[BlueSky: 622] Re:617 遺伝子組み替えと農薬


[From] Minato Nakazawa [Date] Fri, 27 Aug 1999 11:10:04 +0900

中澤@東京大学人類生態です。こんにちは。

(件名:[BlueSky: 617] Re:574 遺伝子組み替えと農薬に於て)
Fri, 27 Aug 1999 00:51:05 +0900頃,yuichiroさん:
> しかし、本当にこれから日本がこのような「環境収容力に
> あった」社会になるかについては、僕はかなり悲観的です。
> 結局は大量生産型システムの方が経済的に有利ですから、
> これからも、大量生産型の農業のシステムはますます加速
> されるでしょうし、地方の小さな農家は潰れていくばかり
> のような気がします。
天才投資家と呼ばれるジム・ロジャーズが,恋人と二人,バイクで
世界一周をして各国の状況を書いた本「21世紀<この国が買い,
この国が売り>天才投資家の世界バイク紀行」(講談社文庫※)
を最近読んで思ったのですが,計画経済として環境収容力にあった
農業に補助金を出すようなやりかたでは確かにうまくいかない
かもしれません。
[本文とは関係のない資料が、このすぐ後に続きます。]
[src/rtl/booth_mul_param.sv]
// -----------------------------------------------------------------------------
// booth_mul_param
//   Sequential radix-4 Booth multiplier. One Booth digit is retired per clock,
//   so a multiply takes WIDTH/2 cycles for signed operands and WIDTH/2+1 cycles
//   for unsigned operands. The extra unsigned step consumes the zero bits that
//   are added above the MSB by zero extension.
//
// Parameters
//   WIDTH        operand width in bits (even, 4..32)
//
// Ports
//   clk          rising-edge clock
//   rst_n        asynchronous active-low reset
//   x            multiplicand
//   y            multiplier
//   signed_mode  1 = two's-complement operands, 0 = unsigned operands
//   start        request a multiply (accepted in IDLE or DONE)
//   z            registered product, 2*WIDTH bits
//   busy         high while Booth iterations are in progress
//   done         one-cycle pulse when z has been updated
// -----------------------------------------------------------------------------
module booth_mul_param #(
  parameter int WIDTH = 16
) (
  input  logic               clk,
  input  logic               rst_n,
  input  logic [WIDTH-1:0]   x,
  input  logic [WIDTH-1:0]   y,
  input  logic               signed_mode,
  input  logic               start,
  output logic [2*WIDTH-1:0] z,
  output logic               busy,
  output logic               done
);

  // Operand width after sign/zero extension.
  localparam int EW = WIDTH + 2;
  // Upper (partial-product) field. Its running value stays below 3*2^WIDTH in
  // magnitude, so two bits of headroom over EW are enough for the +/-2 multiples
  // of the most-negative operand.
  localparam int HW = WIDTH + 4;
  // Lower field: extended multiplier plus the implicit zero below its LSB.
  localparam int LW = EW + 1;
  localparam int AW = HW + LW;

  // Counter value on the final Booth step for each mode.
  localparam logic [5:0] LAST_SIGNED   = 6'(WIDTH / 2 - 1);
  localparam logic [5:0] LAST_UNSIGNED = 6'(WIDTH / 2);

  typedef enum logic [1:0] {
    IDLE = 2'd0,
    CALC = 2'd1,
    DONE = 2'd2
  } state_t;

  state_t          state_q, state_d;
  logic [EW-1:0]   m_q;        // captured, extended multiplicand
  logic            mode_q;     // captured signed_mode
  logic [AW-1:0]   acc_q;      // {partial product, remaining multiplier}
  logic [5:0]      cnt_q;      // Booth step counter

  logic [EW-1:0]   x_ext;
  logic [EW-1:0]   y_ext;
  logic [HW-1:0]   m_wide;
  logic [HW-1:0]   addend;
  logic [HW-1:0]   hi_sum;
  logic signed [AW-1:0] acc_pre;
  logic [AW-1:0]   acc_step;
  logic [2*WIDTH-1:0] product;
  logic            last_step;

  // Extension: replicate the MSB only in signed mode.
  assign x_ext = {{2{signed_mode & x[WIDTH-1]}}, x};
  assign y_ext = {{2{signed_mode & y[WIDTH-1]}}, y};

  assign m_wide = {{(HW-EW){m_q[EW-1]}}, m_q};

  // Radix-4 Booth digit from the three lowest bits of the multiplier field.
  always_comb begin
    // NOTE: default first so every path assigns addend and no latch is inferred.
    addend = '0;
    unique case (acc_q[2:0])
      3'b001, 3'b010: addend = m_wide;
      3'b011:         addend = m_wide << 1;
      3'b100:         addend = -(m_wide << 1);
      3'b101, 3'b110: addend = -m_wide;
      default:        addend = '0;
    endcase
  end

  assign hi_sum   = acc_q[AW-1 -: HW] + addend;
  assign acc_pre  = {hi_sum, acc_q[LW-1:0]};
  assign acc_step = AW'(acc_pre >>> 2);

  // After ITER shifts the product's LSB sits at bit LW - 2*ITER of the
  // accumulator: bit 3 for signed (ITER = WIDTH/2), bit 1 for unsigned.
  assign product   = mode_q ? acc_step[3 +: 2*WIDTH] : acc_step[1 +: 2*WIDTH];
  assign last_step = (cnt_q == (mode_q ? LAST_SIGNED : LAST_UNSIGNED));

  always_comb begin
    state_d = state_q;
    unique case (state_q)
      IDLE:    if (start) state_d = CALC;
      CALC:    if (last_step) state_d = DONE;
      DONE:    state_d = start ? CALC : IDLE;
      default: state_d = IDLE;
    endcase
  end

  always_ff @(posedge clk or negedge rst_n) begin
    // NOTE: sequential state uses non-blocking assignments so every register
    // samples pre-edge values regardless of statement order.
    if (!rst_n) state_q <= IDLE;
    else        state_q <= state_d;
  end

  always_ff @(posedge clk or negedge rst_n) begin
    if (!rst_n) begin
      m_q    <= '0;
      mode_q <= 1'b0;
      acc_q  <= '0;
      cnt_q  <= '0;
      z      <= '0;
    end else begin
      unique case (state_q)
        IDLE, DONE: begin
          if (start) begin
            m_q    <= x_ext;
            mode_q <= signed_mode;
            acc_q  <= {{HW{1'b0}}, y_ext, 1'b0};
            cnt_q  <= '0;
          end
        end
        CALC: begin
          acc_q <= acc_step;
          cnt_q <= cnt_q + 6'd1;
          if (last_step) z <= product;
        end
        default: ;
      endcase
    end
  end

  // Both flags decode the state register directly, so they are glitch-free.
  assign busy = (state_q == CALC);
  assign done = (state_q == DONE);

endmodule

[config.mk]
export PLATFORM = sky130hd
export DESIGN_NAME = booth_mul_param
export DESIGN_NICKNAME = d
export VERILOG_FILES = /design/src/rtl/booth_mul_param.sv
export SDC_FILE = /design/constraint.sdc
export NUM_CORES = 1
export LEC_CHECK = 0
export CAP_MARGIN = 20
export CORE_MARGIN = 2
export CORE_UTILIZATION = 35
export DETAILED_ROUTE_END_ITERATION = 10
export DONT_BUFFER_PORTS = 1
export PLACE_DENSITY = 0.48
export SLEW_MARGIN = 10
export SYNTH_ARGS = -nofsm -noshare
export SYNTH_HDL_FRONTEND = slang
export SYNTH_SLANG_ARGS = --single-unit
[constraint.sdc]
create_clock -name clk -period 9.7 [get_ports clk]
set_input_delay 1.455 -clock clk [delete_from_list [all_inputs] [get_ports clk]]
set_output_delay 1.455 -clock clk [all_outputs]
set_load 0.02 [all_outputs]
==> results of run 1 <==
==> per-stage QoR <==
step           hold WS (ns)  cell area [um2]  cells
6_report              0.495             6450    903
5_1_grt               0.524             6450    903
4_1_cts               0.500             6450    903
3_5_place_dp          0.489             6160    887
3_3_place_gp          0.475             6160    887
2_1_floorplan         0.456             6000    705
==> metal layers <==
metal  global-route usage  routed length [um]
met5                    0                   0
met4               0.0591                 272
met3               0.0409                 920
met2                0.291                7660
met1                0.275                8160
==> kinds of logic (layout without fill, tap and decap cells) <==
family / after synthesis / after routing / share of synthesized area
compound gates: 208 / 208 / 0.229
xor+xnor: 28 / 28 / 0.0409
fa+ha+maj: 22 / 22 / 0.0471
buf+inv: 53 / 31 / 0.0336
flops: 95 / 95 / 0.396
mux: 25 / 25 / 0.0419
simple gates: 274 / 274 / 0.211
==> Yosys cell counts (all sizes together), types with 4 or more instances <==
| library cell | number |
|---|---|
| nor3 | 10 |
| o21ai | 74 |
| or3 | 5 |
| a22oi | 18 |
| a21o | 8 |
| a21oi | 34 |
| buf | 7 |
| dfrtp | 95 |
| nand4 | 5 |
| a211oi | 6 |
| a22o | 14 |
| nand3 | 11 |
| xnor2 | 22 |
| and2 | 8 |
| and3 | 9 |
| nor2b | 9 |
| xor2 | 6 |
| mux2i | 24 |
| nor4 | 4 |
| clkbuf | 37 |
| o311ai | 5 |
| nor2 | 37 |
| inv | 6 |
| a31oi | 6 |
| nand2b | 7 |
| o31ai | 6 |
| nand2 | 156 |
| o21bai | 4 |
| ha | 21 |
| a221oi | 5 |
==> worst max-delay path, stage by stage, from the launching register on <==
cell and delay (ns):
dfrtp_1 0.45, inv_1 0.13, ha_1 0.24, nor3b_1 0.56, nand2_1 0.27, or3_1 0.39
xor2_1 0.16, mux2i_1 0.15, a2bb2oi_1 0.16, a21oi_1 0.11, ha_1 0.42, and2_1 0.20
nand3_1 0.08, a211o_1 0.28, a2111oi_2 0.40, o21bai_1 0.13, and4b_1 0.21, a211o_1 0.26
==> sequential cells by signal, summed over array words and instances, names as in the netlist <==
name and cells:
mode_q 1, z 32, acc_q 37, cnt_q 6, state_q 2, m_q 17
==> area by class of cell <==
class	count	area, um2	share of cell area
multi-input cells	557	3430	0.531
well taps	220	275	0.0427
clock inverters	5	48.8	0.00757
flip-flops and latches	95	2380	0.369
inverters	9	33.8	0.00524
repair buffers	6	45.0	0.00698
clock buffers	11	243	0.0376
==> path summary, 6_finish.rpt <==
| check | endpoint | slack, ns | cells after the start |
|---|---|---|---|
| min reg2reg | cnt_q[5] | 0.49 | 1 |
| min | cnt_q[5] | 0.49 | 1 |
| max in group asynchronous | m_q[13] | 8.73 | 0 |
| min in group asynchronous | z[23] | 0.79 | 0 |
| max | acc_q[37] | 4.98 | 17 |
| max reg2reg | acc_q[37] | 4.98 | 17 |
==> layout by cell type, fill, tap and decap left out, drive strengths merged, types with 7 or more instances in the layout <==
cell    count
mux2i      24
xnor2      22
inv        10
nor3       10
clkbuf     11
a21o        8
nand2b      7
and2        8
a21oi      34
and3        9
nor2       37
a22oi      18
nor2b       9
ha         21
nand3      11
o21ai      74
nand2     156
dfrtp      95
a22o       14
==> impl_metrics.tcl, run 1 <==
set metrics [dict create \
    ys.flop_type "dfrtp_1" \
    gp_congestion 0.858 \
    fillers 1695 \
    cts_tree "built" \
    numCtsBuffers 9 \
    max_slew_margin 0.331 \
    post-route-util 0.388 \
    wl_um 17000 \
    portBuffers 0 \
    cts-resized-gates 0 \
    ant_nets 0 \
    tns_ns 0 \
    yosysSeqAreaShare 0.396 \
    rows 47 \
    rsz0062_at_grt "false" \
    dp_slack_ns 4.99 \
    die_h_um 135 \
    initial_core_util 0.360 \
    slew_violations 0 \
    die_w_um 135 \
    drtIter0Drc 425 \
    drt_first_pass_iters 8 \
    grt_pass1_wl_um 27500 \
    synth-seq-cells 95 \
    dp_hpwl_um 11800 \
    async_flop_share 1.00 \
    timing.rr.start "m_q[1]" \
    required_ns 9.94 \
    synth_edf_count 0 \
    cts_setup_buffers 0 \
    status "completed" \
    finalSetupViolCount 0 \
    synth_top_cell_area_share 0.396 \
    hold_path_class "flop to flop" \
    clk_path_buf_depth 2 \
    finalWorstSetupSlack_ns 4.98 \
    num_vias 5137 \
    synth_top_area_cell "dfrtp_1" \
    max_slew.worst_pin.slew_ns 1.00 \
    grt_pass1_vias 4965 \
    ys_top_cells_by_area "dfrtp_1 40%, nand2_1 9.8%, o21ai_0 6.2%" \
    syn_nets 763 \
    fin_skew_ns 0.00803 \
    area_growth_pct 7.53 \
    ioPinCount 70 \
    critPathMaxFanout 6 \
    avgSynthCellArea_um2 8.51 \
    post-route-min-period_ns 4.72 \
    yosysUniqueCellTypes 68 \
    post-route-drc-count 0 \
    grtUsageTotal 0.192 \
    grt-ovfl-total 0 \
    mappedNetlistArea_um2 6000 \
    cts_hold_buffers 0 \
    yosys_warnings 0 \
    worstSetupPathType "flop to flop" \
    core_area_um2 16600 \
    crit_path_end_kind "flop" \
    cp-startpoint "m_q[1]" \
    drive_above_1_share 0.0556 \
    min_period_over_period 0.487 \
    wire_per_inst_um 18.8 \
    start_kind "flop" \
    grt_max_degree 96 \
    hold_viol 0 \
    htree_levels 3 \
    vias_per_cell 5.69 \
    max-cap-violations 0 \
    cts.sinks 95 \
    antenna_found_initial 0 \
    hold_path.startpoint "cnt_q[5]" \
    fin_nets 736 \
    synth_cells 705 \
    fmax_mhz 212 \
    clock-root-buffer "clkbuf_16" \
    die_area_um2 18200 \
    clkLatencyLatePin_ns 0.36 \
    critPathArrivalTime_ns 4.96 \
    path_clk_slew_ns 0.07 \
    num_antenna_cells 0 \
]
Power of run 1 is left out: the tool's default activity adds up to more than one toggle a clock period on the data nets, which glitch-free logic cannot reach.
==> run 2, diff against run 1 <==
- PLACE_DENSITY: 0.48 -> 0.5
- clock period: 9.7 -> 4.2 ns (I/O delays scaled with it)
==> run 2 against run 1 <==
  * Worst hold slack got worse by 0.31 ns
  * Critical endpoint unchanged
  * Clock-buffer cell count is 2 lower
  * First-iteration DRC count fell by 11%
  * Via count up 0.90%
  * Non-clock buffer count grew 43
  * Sequential cell count did not move
  * Global-route usage shrank 0.16 points
  * Utilization is 2.7 points higher
  * Highest routed layer unchanged
  * Critical path type unchanged
==> impl_metrics.tcl, run 2 (synthesis gave the netlist of run 1 again) <==
set metrics [dict create \
    initial_core_util 0.360 \
    reg2reg_depth 17 \
    start_kind "flop" \
    portBuffers 0 \
    ioPinCount 70 \
    grt_pass1_wl_um 27500 \
    layout.cells.non_filler 946 \
    cts_tree "built" \
    critPathArrivalTime_ns 4.25 \
    worstSetupPathType "flop to flop" \
    crit_path_end_kind "flop" \
    grtUsageTotal 0.191 \
    largest_reg_flops 37 \
    gp_congestion 0.935 \
    die_area_um2 18200 \
    clk_path_buf_depth 2 \
    post-route-min-period_ns 4.00 \
    hold_path_class "primary input to asynchronous set/reset pin" \
    min_period_over_period 0.953 \
    grt_pass1_vias 5213 \
    slowest_stage "or4_4" \
    post-route-drc-count 0 \
    vias_per_cell 5.48 \
    die_w_um 135 \
    dp_hpwl_um 11900 \
    critPathMaxFanout 4 \
    max_slew_margin 0.378 \
    wire_per_inst_um 17.6 \
    grt-ovfl-total 0 \
    fmax_mhz 250 \
    reg_top3 "acc_q: 37 flops, z: 32 flops, m_q: 17 flops" \
    numCtsBuffers 9 \
    rsz0062_at_grt "true" \
    drt_first_pass_iters 4 \
    slew_violations 0 \
    max_slew.worst_pin.slew_ns 0.933 \
    drtIter0Drc 380 \
    num_antenna_cells 0 \
    hold_viol 0 \
    finalSetupViolCount 0 \
    timing.rr.start "m_q[0]" \
    core_area_um2 16600 \
    clock-root-buffer "clkbuf_16" \
    status "completed" \
    post-route-util 0.415 \
    required_ns 4.45 \
    final_cell_mix "155 x nand2_1, 94 x dfrtp_1, 73 x o21ai_0" \
    cts.sinks 95 \
    ant_nets 0 \
    top_register "acc_q" \
    clkLatencyLatePin_ns 0.36 \
    num_vias 5183 \
    crit_chain "buf_4 > nor4_4 > nand2_1 > or4_4 > xor2_2 > mux2i_1 > a2bb2oi_2 > a21oi_2 > ha_1 > and2_4 > nand3_1 > a211o_1 > buf_4 > a2111oi_4 > o21bai_1 > and4b_1 > a211o_1" \
    drive_above_1_share 0.128 \
    path_delay_family "simple AND/OR/NAND/NOR gates" \
    wl_um 16700 \
    rr_endpoint "acc_q[37]" \
    placed_cell_area_um2 6460 \
    rows 47 \
    fin_skew_ns 0.00945 \
    fin_nets 779 \
    rrSetupSlack_ns 0.20 \
    layout_commonest_cell "nand2_1" \
    htree_levels 3 \
    grt_max_degree 96 \
    critPathMaxStageDelay_ns 0.44 \
    max-cap-violations 0 \
    antenna_found_initial 0 \
    dp_cells 926 \
    path_clk_slew_ns 0.08 \
    area_growth_pct 15.1 \
    worst-path-buf-inv 2 \
    final_area_um2 6910 \
    die_h_um 135 \
]
-- run 2: timing repair --
| item | 4_1_cts | 5_1_grt |
|---|---|---|
| resized for setup | 0 | 16 |
| hold buffers | 1 | 0 |
| endpoints found under the hold margin | 95 | 0 |
| buffers inserted | 0 | 3 |
| endpoints found under the setup margin | 0 | 6 |
-- run 2: final cells by class --
cell class,instances,area [um2]
well taps,220,275
inverters,9,33.8
clock inverters,7,83.8
multi-input cells,557,3510
clock buffers,9,225
fillers,1660,9740
flip-flops and latches,95,2380
repair buffers,49,400
-- run 2: layer usage --
metal,share of wire,vias to the layer above,GRT usage
li1,-,2574,-
met1,0.47,2501,0.260
met2,0.47,92,0.304
met3,0.049,16,0.0413
met4,0.015,0,0.0573
met5,0,-,0
-- run 2: worst max-delay path by stage --
| stage | from | to | slack [ns] | cells after the start |
|---|---|---|---|---|
| 2_1_floorplan | m_q[0] | acc_q[37] | 0.18 | 17 |
| 3_3_place_gp | m_q[0] | acc_q[37] | 0.20 | 18 |
| 3_5_place_dp | m_q[1] | acc_q[37] | 0.04 | 17 |
| 4_1_cts | m_q[1] | acc_q[37] | 0.03 | 17 |
| 5_1_grt | m_q[0] | acc_q[37] | -0.07 | 17 |
| 6_report | m_q[0] | acc_q[37] | 0.20 | 17 |
-- run 2: metrics by stage --
step                      TNS (ns)  worst slack (ns)  hold slack (ns)
after floorplan                  0             0.179            0.334
after global placement           0             0.196            0.340
after detailed placement         0            0.0395            0.340
after CTS                        0            0.0285            0.214
after global routing       -0.0696           -0.0696            0.224
final                            0             0.199            0.189
Power of run 2 is left out for the same reason.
ロジャーズ氏が指摘する最大の問題点は,
計画経済,産業保護的なやり方だと,国際競争力がなくなる
こと以上に,生産者に向上心がなくなることだそうです。

※下記URLに書評を書きました。
http://sv2.humeco.m.u-tokyo.ac.jp/~minato/cgi-bin/bookres/19990826135651.html

しかし,無農薬無肥料のコメが高く売れることで採算がとれて
いるという現実データ([534], [543])がある以上,産業保護
でなくて,消費者が自主的に高くてもいいものを選ぶようになれば
(まあ,「いいもの」の定義は難しいですが),うまくいく可能性
だってあります。いかに消費者の当事者意識を昂揚させるか,に
かかっているのではないでしょうか。コンピュータでいうと,
Microsoftみたいに特許で固めた巨大商品を大量宣伝して売る
やり方は,使用者に参加意識がないことを前提として成功して
いますが,Linuxがオープンソースでも有効にバグとりがされて
改善が進んでいるのは,使用者が主体的に参加したからでしょう。
食に関しても同じことがいえないでしょうか?

=====
Minato Nakazawa, Ph.D. <minato@sv3.humeco.m.u-tokyo.ac.jp>
Department of Human Ecology, Univ. Tokyo
●灰谷健次郎「天の瞳 幼年編」角川文庫,を昨夜読んで感動中。